Since CDB files are based on hash tables, we need a hash function. CDB uses (seemingly arbitrarily) the following:

\begin{align*} &{\small\text{uint32 }}\texttt{hash}({\small\pmb{\normalsize[\,]}\text{byte }}key) \Rightarrow key\text{.reduce}(\\ &\hspace{2em} 5381,\\ &\hspace{2em} ({\small\text{uint32 }}hv, {\small\text{byte }} c) \Rightarrow \big(\; ((hv \mathbin{<\!\!<} 5) + hv) \mathbin{^\wedge} c \;\big)\\ &) \end{align*}

(Note that all hash calculations are done with ${\small\text{uint32}}$ values; I had some trouble because JavaScript’s << operator uses signed values. The fix for JS seems to be to add ‘>>> 0’ onto the end of the expression, to recast from ${\small\text{sint32}}$ to ${\small\text{uint32}}$.)

## Looking up records

To look up a key in the database, first calculate $HV = \texttt{hash(}key\texttt{)}$, and then read the file as explained below.

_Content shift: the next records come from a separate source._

[src/rtl/pipeline_pkg.sv]
// Shared pipeline encodings: hazard FSM states and ALU operand-forwarding selects.
package pipeline_pkg;

   typedef enum logic [1:0] {
      ST_RUN      = 2'b00,
      ST_MEM_WAIT = 2'b01,
      ST_FLUSH    = 2'b10
   } hz_state_e;

   typedef enum logic [1:0] {
      FWD_RF     = 2'b00,
      FWD_MEM_WB = 2'b01,
      FWD_EX_MEM = 2'b10
   } fwd_sel_e;

   localparam int unsigned STALL_W = 16;

   // The newer producer (EX_MEM) wins over the older one (MEM_WB).
   function automatic fwd_sel_e fwd_select(input logic ex_hit, input logic wb_hit);
      if (ex_hit) return FWD_EX_MEM;
      if (wb_hit) return FWD_MEM_WB;
      return FWD_RF;
   endfunction

endpackage

[src/rtl/hazard_ctrl.sv]
// Pipeline hazard controller: load-use stalls, branch flushes, data-memory waits
// with timeout, and EX-stage operand forwarding selects.
module hazard_ctrl
   import pipeline_pkg::*;
#(
   parameter int unsigned REG_AW      = 5,
   parameter int unsigned FLUSH_EXTRA = 1,
   parameter int unsigned MEM_TIMEOUT = 16
) (
   input  logic              clk,
   input  logic              rst,
   input  logic [REG_AW-1:0] IF_ID_Rs,
   input  logic [REG_AW-1:0] IF_ID_Rt,
   input  logic [REG_AW-1:0] ID_EX_Rs,
   input  logic [REG_AW-1:0] ID_EX_Rt,
   input  logic [REG_AW-1:0] ID_EX_Rd,
   input  logic              ID_EX_MemRead,
   input  logic [REG_AW-1:0] EX_MEM_WriteReg,
   input  logic              EX_MEM_RegWrite,
   input  logic [REG_AW-1:0] MEM_WB_WriteReg,
   input  logic              MEM_WB_RegWrite,
   input  logic              EX_MEM_Branch,
   input  logic              EX_MEM_MemRead,
   input  logic              EX_MEM_MemWrite,
   input  logic              mem_ready,
   output logic              pc_en,
   output logic              if_id_en,
   output logic              id_ex_en,
   output logic              ex_mem_en,
   output logic              mem_wb_en,
   output logic              if_id_flush,
   output logic              id_ex_bubble,
   output logic [1:0]        fwd_a,
   output logic [1:0]        fwd_b,
   output logic [1:0]        state,
   output logic [15:0]       stall_cnt,
   output logic              mem_timeout
);

   localparam int unsigned        WAIT_W     = $clog2(MEM_TIMEOUT + 1);
   localparam int unsigned        FLUSH_W    = 2;
   localparam logic [WAIT_W-1:0]  WAIT_MAX   = WAIT_W'(MEM_TIMEOUT);
   localparam logic [FLUSH_W-1:0] FLUSH_INIT = FLUSH_W'(FLUSH_EXTRA);

   hz_state_e            state_q, state_d;
   logic [WAIT_W-1:0]    wait_cnt_q, wait_cnt_d;
   logic [FLUSH_W-1:0]   flush_cnt_q, flush_cnt_d;
   logic                 branch_pend_q, branch_pend_d;
   logic [STALL_W-1:0]   stall_cnt_q, stall_cnt_d;
   logic                 mem_timeout_q, mem_timeout_d;

   logic mem_stall_c, load_use_c;
   logic ex_hit_a_c, wb_hit_a_c, ex_hit_b_c, wb_hit_b_c;

   assign mem_stall_c = (EX_MEM_MemRead | EX_MEM_MemWrite) & ~mem_ready;
   assign load_use_c  = ID_EX_MemRead & (ID_EX_Rd != '0) &
                        ((ID_EX_Rd == IF_ID_Rs) | (ID_EX_Rd == IF_ID_Rt));

   assign ex_hit_a_c = EX_MEM_RegWrite & (EX_MEM_WriteReg != '0) & (EX_MEM_WriteReg == ID_EX_Rs);
   assign wb_hit_a_c = MEM_WB_RegWrite & (MEM_WB_WriteReg != '0) & (MEM_WB_WriteReg == ID_EX_Rs);
   assign ex_hit_b_c = EX_MEM_RegWrite & (EX_MEM_WriteReg != '0) & (EX_MEM_WriteReg == ID_EX_Rt);
   assign wb_hit_b_c = MEM_WB_RegWrite & (MEM_WB_WriteReg != '0) & (MEM_WB_WriteReg == ID_EX_Rt);

   assign fwd_a       = rst ? fwd_select(ex_hit_a_c, wb_hit_a_c) : FWD_RF;
   assign fwd_b       = rst ? fwd_select(ex_hit_b_c, wb_hit_b_c) : FWD_RF;
   assign state       = 2'(state_q);
   assign stall_cnt   = stall_cnt_q;
   assign mem_timeout = mem_timeout_q;

   always_ff @(posedge clk or negedge rst) begin
      if (!rst) begin
         state_q       <= ST_RUN;
         wait_cnt_q    <= '0;
         flush_cnt_q   <= '0;
         branch_pend_q <= 1'b0;
         stall_cnt_q   <= '0;
         mem_timeout_q <= 1'b0;
      end else begin
         state_q       <= state_d;
         wait_cnt_q    <= wait_cnt_d;
         flush_cnt_q   <= flush_cnt_d;
         branch_pend_q <= branch_pend_d;
         stall_cnt_q   <= stall_cnt_d;
         mem_timeout_q <= mem_timeout_d;
      end
   end

   always_comb begin
      state_d       = state_q;
      wait_cnt_d    = wait_cnt_q;
      flush_cnt_d   = flush_cnt_q;
      branch_pend_d = branch_pend_q;
      mem_timeout_d = mem_timeout_q;
      pc_en         = 1'b1;
      if_id_en      = 1'b1;
      id_ex_en      = 1'b1;
      ex_mem_en     = 1'b1;
      mem_wb_en     = 1'b1;
      if_id_flush   = 1'b0;
      id_ex_bubble  = 1'b0;

      unique case (state_q)
         ST_RUN, ST_FLUSH: begin
            if (mem_stall_c) begin
               {pc_en, if_id_en, id_ex_en, ex_mem_en, mem_wb_en} = '0;
               state_d    = ST_MEM_WAIT;
               wait_cnt_d = WAIT_W'(1);
               // A branch frozen behind the wait is replayed when memory releases.
               branch_pend_d = (state_q == ST_RUN) & EX_MEM_Branch;
               flush_cnt_d   = '0;
            end else if (state_q == ST_FLUSH) begin
               if_id_flush  = 1'b1;
               id_ex_bubble = 1'b1;
               if (flush_cnt_q <= FLUSH_W'(1)) begin
                  flush_cnt_d = '0;
                  state_d     = ST_RUN;
               end else begin
                  flush_cnt_d = flush_cnt_q - FLUSH_W'(1);
               end
            end else if (EX_MEM_Branch) begin
               if_id_flush  = 1'b1;
               id_ex_bubble = 1'b1;
               if (FLUSH_EXTRA != 0) begin
                  state_d     = ST_FLUSH;
                  flush_cnt_d = FLUSH_INIT;
               end
            end else if (load_use_c) begin
               pc_en        = 1'b0;
               if_id_en     = 1'b0;
               id_ex_bubble = 1'b1;
            end
         end
         ST_MEM_WAIT: begin
            if (mem_ready || (wait_cnt_q >= WAIT_MAX)) begin
               if (!mem_ready) mem_timeout_d = 1'b1;
               wait_cnt_d    = '0;
               state_d       = ST_RUN;
               branch_pend_d = 1'b0;
               if (branch_pend_q) begin
                  if_id_flush  = 1'b1;
                  id_ex_bubble = 1'b1;
                  if (FLUSH_EXTRA != 0) begin
                     state_d     = ST_FLUSH;
                     flush_cnt_d = FLUSH_INIT;
                  end
               end
            end else begin
               {pc_en, if_id_en, id_ex_en, ex_mem_en, mem_wb_en} = '0;
               wait_cnt_d = wait_cnt_q + WAIT_W'(1);
            end
         end
         default: state_d = ST_RUN;
      endcase

      stall_cnt_d = (!pc_en && (stall_cnt_q != '1)) ? stall_cnt_q + STALL_W'(1) : stall_cnt_q;

      // Reset presents a free-running, non-flushing pipeline.
      if (!rst) begin
         {pc_en, if_id_en, id_ex_en, ex_mem_en, mem_wb_en} = '1;
         if_id_flush  = 1'b0;
         id_ex_bubble = 1'b0;
      end
   end

endmodule

[config.mk]
export PLATFORM = sky130hd
export DESIGN_NAME = hazard_ctrl
export DESIGN_NICKNAME = d
export VERILOG_FILES = /design/src/rtl/pipeline_pkg.sv /design/src/rtl/hazard_ctrl.sv
export SDC_FILE = /design/constraint.sdc
export NUM_CORES = 1
export LEC_CHECK = 0
export ABC_AREA = 1
export CORE_ASPECT_RATIO = 0.6
export CORE_UTILIZATION = 50
export DETAILED_ROUTE_END_ITERATION = 8
export GPL_TIMING_DRIVEN = 0
export HOLD_SLACK_MARGIN = 0.12
export PLACE_DENSITY = 0.87
export SETUP_SLACK_MARGIN = 0.1
export SYNTH_ARGS = -nofsm -noshare
export SYNTH_HDL_FRONTEND = slang
export SYNTH_SLANG_ARGS = --single-unit
[constraint.sdc]
create_clock -name clk -period 3.4 [get_ports clk]
set_clock_uncertainty 0.2 [all_clocks]
set_input_delay 0.51 -clock clk [delete_from_list [all_inputs] [get_ports clk]]
set_output_delay 0.51 -clock clk [all_outputs]
set_load 0.01 [all_outputs]
**Word level (Yosys, flattened, before mapping)**

Index checks and enable logic that the tools add are counted.

- Register bits after elaboration: 27
- Input port bits: 44
- Output and inout bits: 30
- Word-level logic and storage cells: 111

- $add $sub $neg: 3
- Order comparisons: 2
- Equal/unequal tests: 14
- Mux-type cells: 59
- Bitwise operators: 13
- Reductions and logical operators: 14

Operator list:

| kind | count |
|---|---|
| 2-bit two-way mux | 22 |
| 5-bit == test | 6 |
| 1-bit two-way mux | 27 |
| 16-bit by 1-bit adder with 16-bit output (second input constant) | 1 |
| 16-bit != test (second input constant) | 1 |
| 5-bit nonzero test | 3 |
| 1-bit bitwise AND | 10 |
| 5-bit two-way mux | 2 |
| 1-bit case mux with 2 select lines | 5 |
| 5-bit case mux with 2 select lines | 1 |
| 3-bit AND reduction | 3 |
| 4-bit != test (second input constant) | 2 |
| 2-bit case mux with 2 select lines | 2 |
| 2-bit != test (second input constant) | 3 |
| 5-bit by 1-bit adder with 5-bit output (second input constant) | 1 |
| 5-bit greater-or-equal comparator (second input constant) | 1 |
| 4-bit AND reduction | 1 |
| 2-bit by 1-bit == test with 1-bit output (second input constant) | 1 |
| 2-bit == test (second input constant) | 1 |
| 2-bit by 1-bit <= comparator with 1-bit output (second input constant) | 1 |
| 2-bit zero test | 1 |
| 1-bit bitwise OR | 2 |
| 2-bit AND reduction | 1 |
| 2-bit nonzero test | 1 |
| other kinds (6) | 6 |

**Longest topological paths before layout**

- Depth after elaboration: 10
- Mapped depth: 12
- Mapped depth without buffers: 11

**Worst setup path before layout**

OpenSTA, ideal clock, no wires.

- Kind: in2out
- Start point: in EX_MEM_MemWrite
- End point: out pc_en
- Arrival time: 1.724 ns
- Data required time: 2.690 ns
- Slack: 0.966 ns
- Stages: 9
- Path through: nor2_1 nor2_1 nor2_1 o21ai_1 nand2_1 inv_2 buf_1 nand3_1 buf_4

- Longest elaborated chain between the ends: 5

Ends and longest elaborated chain:

| item | RTL line | RTL |
|---|---|---|
| from (decl) | hazard_ctrl.sv:24 | `input logic EX_MEM_MemWrite,` |
| 1-bit bitwise OR | hazard_ctrl.sv:55 | `assign mem_stall_c = (EX_MEM_MemRead \| EX_MEM_MemWrite) & ~mem_ready;` |
| 1-bit bitwise AND | hazard_ctrl.sv:55 |  |
| 1-bit two-way mux | n/a |  |
| 1-bit case mux with 2 select lines | n/a |  |
| 1-bit two-way mux | n/a |  |
| to (decl) | hazard_ctrl.sv:26 | `output logic pc_en,` |

Every way passes these cells.

**Final worst setup path**

- Start point: in mem_ready
- End point: out id_ex_en

- Longest elaborated chain between the ends: 5

Ends and longest elaborated chain:

| item | RTL line | RTL |
|---|---|---|
| from (decl) | hazard_ctrl.sv:25 | `input logic mem_ready,` |
| 1-bit inverter (no line) | n/a |  |
| 1-bit bitwise AND | hazard_ctrl.sv:55 |  |
| 1-bit two-way mux | hazard_ctrl.sv:104 | `if (mem_stall_c) begin` |
| 1-bit case mux with 2 select lines (*) | hazard_ctrl.sv:102 | `unique case (state_q)` |
| 1-bit two-way mux (*) | hazard_ctrl.sv:158 | `if (!rst) begin` |
| to (decl) | hazard_ctrl.sv:28 | `output logic id_ex_en,` |

Every way passes the cells marked *; elsewhere a longest branch is shown, timed or not.

==> results.md <==
- Status: completed
- Area occupied by registers: between 600 and 700 um^2
- Area of the multi-input gates: 1290 um^2
- Crit path buf inv count: 5
- DP HPWL: 4.522 mm
- Worst setup EP type: output port
- CTS Root Cell: clkbuf_8
- RSZ-0062 raised after global routing: false
- Number of global-route vias before repair: 2,093
- Most common cell after layout, fill and taps aside: nand2_1
- Reg2Reg Depth: 9
- Vias: 2,302
- Routability congestion estimate: 0.8666
- CP delay by family, top: buffers and inverters
- Die footprint: about 4600 um^2
- Tcrit/Tclk final: 92.44%
- Critical path depth: 9
- Commonest non-fill, non-tap cells in the layout: nand2_1 (88), clkdlybuf4s50_1 (70), inv_1 (46)
- Rel. slew slack: between 40% and 50%
- Routed WL: 5.468 mm
- Slew @ Worst Pin: 754.6 ps
- Grt ovf: 0
- DR iter-0 viols: 111
- Dpl cells: 452
- Lkg Pwr: about 1.4 nW
- Seq/Total Area, Yosys: 30.98%
- Die X: 87.26 um
- Clock buffer depth: 2
- Highest Clock Rate: 318.2 MHz
- Highest-delay cell along the critical path: clkdlybuf4s50_1
- Hold Fails Final Rpt: 0
- First-pass GRT wire length: 9.177 mm
- Area leader, netlist: dfrtp_1
- CTS tree: done
- Worst setup SP type: input port
- Avg WL per Cell: around 12 um
- Nets@finish: around 440
- Critical Path AT: roughly 2400 ps
- Clock Pin Slew Worst Setup and Hold Paths: 90 ps
- Yosys reg bits: 27
- Final slew viol count: 0
- Layout Utilization: 73.85%
- Post-route ant nets: 0
- Synth Cell Area: 2181 um^2
- Layout area overhead: 40.33%
- CP Max Fanout: 4
- Number of antenna diodes: 0
- Pre-CTS setup slack: -449.6 ps
- Drc violations: 0
- # fillers: 339
- Final setup violation count: 0
- Final worst-path setup slack: roughly 260 ps
- # hold bufs at CTS: 0
- # Max-Cap Violations: 0
- # clock sinks: 27
- Placeable Area: 4144 um^2
- Total GRT Usage: 25.61%
- Yosys cell types: 31
- Worst hold path class: in -> async
- Clock latency on the worst-skew pair: around 270 ps
- Synth top area share: 30.98%
- Share of cells above drive strength 1: around 7%
- Via/cell ratio: 5.048
- Fin crit period: between 3000 and 4000 ps
- Critical path cell sequence: clkdlybuf4s50_1, nor2_1, inv_1, nor2_1, inv_1, nand2_1, nand2_1, buf_4, clkdlybuf4s50_1
- PortBufs: 73
- Fin cells: between 400 and 500
- H-tree levels: 1
- Die Y: 53.16 um
- Setup CP Type: in -> out
- Post-synthesis instance total: ~320
- Post-Syn Nets: 365
- Pwr/cell area: 391.2 nW/um^2
- Synth area leaders: dfrtp_1 (31%), nand2_1 (15%), xor2_1 (8.0%)
- YS warnings: 0
- Total CTS buffers: 3
- Rows: 18
- CP max stage delay: 470 ps
- Initial Utilization: 52.63%
- Mean Syn Cell Area: 6.836 um^2
- Pin count of the biggest net entering global routing: 33
- Io pins: 74
- Initial antenna violation count: 0
- VDD IR max: 278.1 uV
- Worst endpoint required time: around 2700 ps
- Drt first pass iters: 5
[flip-flops by register name, summed over array words and instances (netlist names)]
name	flops
stall_cnt	16
wait_cnt_q	5
flush_cnt_q	2
state	2
branch_pend_q	1
mem_timeout	1
[Yosys cell counts]
master,n
a21oi_1,5
a31o_2,1
a31oi_1,1
a32o_1,1
buf_1,1
buf_2,2
buf_4,3
buf_6,1
dfrtp_1,27
ha_1,2
inv_1,46
inv_2,2
mux2i_1,1
nand2_1,89
nand2_2,2
nand3_1,13
nand3_2,1
nand3_4,2
nand4_1,24
nor2_1,38
nor2_4,2
nor3_1,6
nor3_4,1
nor4_1,2
o21ai_0,7
o21ai_1,2
o22ai_1,2
o41ai_1,2
or2_2,1
xnor2_1,12
xor2_1,20
[repair_timing]
item / 4_1_cts / 5_1_grt
hold endpoints to repair: 0 / 0
gates resized for setup: 7 / 4
endpoints found under the setup margin: 11 / 2
setup buffers: 1 / 0
[kinds of logic after synthesis]
| family | share of synthesized area (%) |
|---|---|
| compound gates | 5.737 |
| xor+xnor | 12.85 |
| fa+ha+maj | 1.147 |
| buf+inv | 10.44 |
| flops | 30.98 |
| mux | 0.4590 |
| simple gates | 38.38 |
[metrics by stage]
| step | power (mW) | hold WS (ps) | area, um^2 | setup TNS (ps) |
|---|---|---|---|---|
| after global placement | 0.9901 | 265.0 | 2987 | -2301 |
| after floorplan | 0.7624 | 14.41 | 2181 | 0 |
| final | 1.197 | 191.5 | 3060 | 0 |
| after CTS | 1.199 | 220.0 | 3050 | 0 |
| after global routing | 1.279 | 251.0 | 3060 | 0 |
| after detailed placement | 1.008 | 284.5 | 2987 | -2492 |
[final timing paths]
kind	from	endpoint	slack, ps
setup / recovery	mem_ready	id_ex_en	260
hold / removal	rst	stall_cnt[1]$_DFFE_PN0P_	190
setup reg to reg	stall_cnt[0]$_DFFE_PN0P_	stall_cnt[8]$_DFFE_PN0P_	1270
hold reg to reg	mem_timeout$_DFFE_PN0P_	mem_timeout$_DFFE_PN0P_	300
max in group asynchronous	rst	stall_cnt[8]$_DFFE_PN0P_	2330
min in group clk	mem_timeout$_DFFE_PN0P_	mem_timeout$_DFFE_PN0P_	300
[power breakdown]
group          internal, mW  leakage, nW  total (mW)  switching [mW]
registers             0.382        0.360       0.454          0.0726
logic                 0.262         1.06       0.561           0.299
clock network        0.0821       0.0255       0.182          0.0998
[layer usage]
layer	up-vias	wire length [um]	track usage, %
met5	-	0	0
met4	0	15	2.459
met3	2	304	4.212
met2	79	2423	43.10
met1	1040	2723	35.93
li1	1181	-	-
[layout make-up]
cell class / count / share of cell area (%)
plain buffers: 6 / 1.513
multi-input cells: 237 / 42.15
repair buffers: 74 / 24.33
clock buffers: 3 / 1.349
clock inverters: 1 / 0.1635
inverters: 48 / 5.969
flip-flops and latches: 27 / 22.08
well taps: 60 / 2.453
Power figures use the tool's default switching activity.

The TOC (also known as the “initial pointers”) takes up the first 2048 bytes of the file $(256 \text{ entries} \times \frac{2 {\text{ uint32}}}{\text{entry}} \times \frac{4 \text{ bytes}}{\text{uint32}})$, and has the type:

$\texttt{toc} : \pmb{\big[} 256 \pmb{\big]} \{{\small\text{uint32le }}\texttt{fileOffset}, {\small\text{uint32le }}\texttt{slotCount}\}$

Each key is bucketed into a hash table $T$ by $T = (HV \bmod 256)$. If $\texttt{toc}[T].\texttt{slotCount}$ is zero, that entire hash table doesn’t exist; if a hash value goes into that bucket we can immediately conclude that the key isn’t in the database.

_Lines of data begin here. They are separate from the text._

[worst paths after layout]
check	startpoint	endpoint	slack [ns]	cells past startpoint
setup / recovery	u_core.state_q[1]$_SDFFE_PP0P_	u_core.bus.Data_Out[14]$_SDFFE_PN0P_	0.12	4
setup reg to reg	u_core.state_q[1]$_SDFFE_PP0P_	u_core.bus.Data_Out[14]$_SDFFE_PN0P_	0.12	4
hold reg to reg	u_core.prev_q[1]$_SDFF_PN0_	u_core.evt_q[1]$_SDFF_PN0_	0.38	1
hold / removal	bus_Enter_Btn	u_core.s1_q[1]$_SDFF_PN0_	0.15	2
## config.mk

```make
export PLATFORM = sky130hd
export DESIGN_NAME = res_station_bank
export DESIGN_NICKNAME = d
export VERILOG_FILES = /design/src/rtl/res_station_bank.sv
export SDC_FILE = /design/constraint.sdc
export NUM_CORES = 1
export LEC_CHECK = 0
export CELL_PAD_IN_SITES_DETAIL_PLACEMENT = 0
export CELL_PAD_IN_SITES_GLOBAL_PLACEMENT = 1
export CORE_UTILIZATION = 36
export CTS_CLUSTER_DIAMETER = 40
export DETAILED_ROUTE_END_ITERATION = 8
export PLACE_DENSITY = 0.73
export SLEW_MARGIN = 20
export SYNTH_ARGS = -nofsm -noshare
export SYNTH_HDL_FRONTEND = slang
export SYNTH_SLANG_ARGS = --single-unit
```

## constraint.sdc

```tcl
create_clock -name Clock -period 1.57 [get_ports Clock]
set_input_delay 0.314 -clock Clock [delete_from_list [all_inputs] [get_ports Clock]]
set_output_delay 0.314 -clock Clock [all_outputs]
set_load 0.01 [all_outputs]
```
File: config.mk
export PLATFORM = sky130hd
export DESIGN_NAME = jtag_tap_controller
export DESIGN_NICKNAME = d
export VERILOG_FILES = /design/src/rtl/jtag_tap_controller.sv
export SDC_FILE = /design/constraint.sdc
export NUM_CORES = 1
export LEC_CHECK = 0
export BUFFER_PORTS_ARGS = -buffer_cell sky130_fd_sc_hd__buf_2
export CAP_MARGIN = 20
export CELL_PAD_IN_SITES_DETAIL_PLACEMENT = 1
export CELL_PAD_IN_SITES_GLOBAL_PLACEMENT = 1
export CORE_MARGIN = 2
export CORE_UTILIZATION = 43
export CTS_BUF_LIST = sky130_fd_sc_hd__clkbuf_4 sky130_fd_sc_hd__clkbuf_8
export CTS_CLUSTER_SIZE = 16
export DETAILED_ROUTE_END_ITERATION = 8
export GPL_TIMING_DRIVEN = 0
export PLACE_DENSITY_LB_ADDON = 0.1
export RECOVER_POWER = 100
export SYNTH_ARGS = -nofsm -noshare
export SYNTH_HDL_FRONTEND = slang
export SYNTH_SLANG_ARGS = --single-unit
File: constraint.sdc
create_clock -name TCK -period 1.78 [get_ports TCK]
set_clock_uncertainty 0.2 [all_clocks]
set_input_delay 0.267 -clock TCK [delete_from_list [all_inputs] [get_ports TCK]]
set_output_delay 0.267 -clock TCK [all_outputs]
set_load 0.1 [all_outputs]
<file path="config.mk">
export PLATFORM = sky130hd
export DESIGN_NAME = player_arb
export DESIGN_NICKNAME = d
export VERILOG_FILES = /design/src/rtl/player_arb.sv
export SDC_FILE = /design/constraint.sdc
export NUM_CORES = 1
export LEC_CHECK = 0
export CAP_MARGIN = 20
export CORE_ASPECT_RATIO = 0.9
export CORE_MARGIN = 10
export CORE_UTILIZATION = 51
export CTS_BUF_LIST = sky130_fd_sc_hd__clkbuf_2 sky130_fd_sc_hd__clkbuf_4 sky130_fd_sc_hd__clkbuf_8
export CTS_CLUSTER_SIZE = 16
export DETAILED_ROUTE_END_ITERATION = 6
export GPL_TIMING_DRIVEN = 0
export PLACE_DENSITY = 0.89
export SLEW_MARGIN = 20
export SYNTH_ARGS = -nofsm -noshare
export SYNTH_HDL_FRONTEND = slang
export SYNTH_SLANG_ARGS = --single-unit
</file>
<file path="constraint.sdc">
create_clock -name sysclk -period 2.7 [get_ports sysclk]
set_input_delay 0.54 -clock sysclk [delete_from_list [all_inputs] [get_ports sysclk]]
set_output_delay 0.54 -clock sysclk [all_outputs]
set_load 0.005 [all_outputs]
</file>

Hash table $T$ is found at $\texttt{toc}[T].\texttt{fileOffset}$ bytes into the file, and has the type:

$\texttt{table} : \pmb{\big[} \texttt{toc}[T].\texttt{slotCount} \pmb{\big]} \{{\small\text{uint32le }} \texttt{hash}, {\small\text{uint32le }}\texttt{fileOffset}\}$

To find a hash $HV$ in the hash table, start at slot $S = \big((HV \mathbin{>\!\!>} 3) \bmod (\texttt{toc}[T].\texttt{slotCount)}\big)$. ($>\!\!>3$ is equivalent to $\div\:256$, rounding down. For JavaScript, again, I had to use >>> 3 instead to get unsigned semantics.) Then proceed through the table; for each slot:

• If $\texttt{table}[S].\texttt{fileOffset}$ is zero (an “empty slot”), stop; there are no more slots relevant to this hash value.
• If $\texttt{table}[S].\texttt{hash}$ equals $HV$, check the record at $\texttt{table}[S].\texttt{fileOffset}$ (see below).

If you get to the end of the table before you stop, wrap around to the beginning (at $\texttt{toc}[T].\texttt{fileOffset}$) and continue until you get to an empty slot or come back to where you started.

The data section contains all of the “records” (key+value pairs) in the order they were added to the database; each one has the type:

$\{ {\small\text{uint32le }}\texttt{keyLength}, {\small\text{uint32le }}\texttt{valueLength}, {\small \pmb{\normalsize[} \texttt{keyLength} \pmb{\normalsize]} \text{byte }} \texttt{key}, {\small \pmb{\normalsize[} \texttt{valueLength} \pmb{\normalsize]} \text{byte }} \texttt{value} \}$

Normally, you’d find a record by getting a $\texttt{fileOffset}$ from the hash table, but it’s also possible to read all records in a file sequentially by starting at byte 2048 (just after the TOC) and scanning through records until byte $\min(...\texttt{toc[}{*}\texttt{].fileOffset})$ (just before the first hash table).

When a slot with a matching hash is found in the hash table:

1. Look up the record starting at $R = \texttt{table}[S].\texttt{fileOffset}$ bytes into the file.
2. If $\texttt{file}[R].\texttt{keyLength}$ does not equal $\text{len}(key)$: return to reading the hash table; don’t bother looking at $\texttt{file}[R].\texttt{key}$ since if the length is different it can’t possibly be the same key. (This happens when there’s a hash collision with a key of a different length.)
3. If $\texttt{file}[R].\texttt{key}$ does not equal $key$: return. (This happens when there’s a hash collision with a key of the same length.)
4. Yield $\texttt{file}[R].\texttt{value}$, then return to reading the hash table for additional values.

## Conclusion

And with that successful lookup, so ends my little tour of the CDB file format. This was the first time in a while that I’ve done any work involving binary formats, so it was an interesting diversion. I hope this description gives you an idea of how cdb works, and why I’ve decided to use it as the basis for this new feature.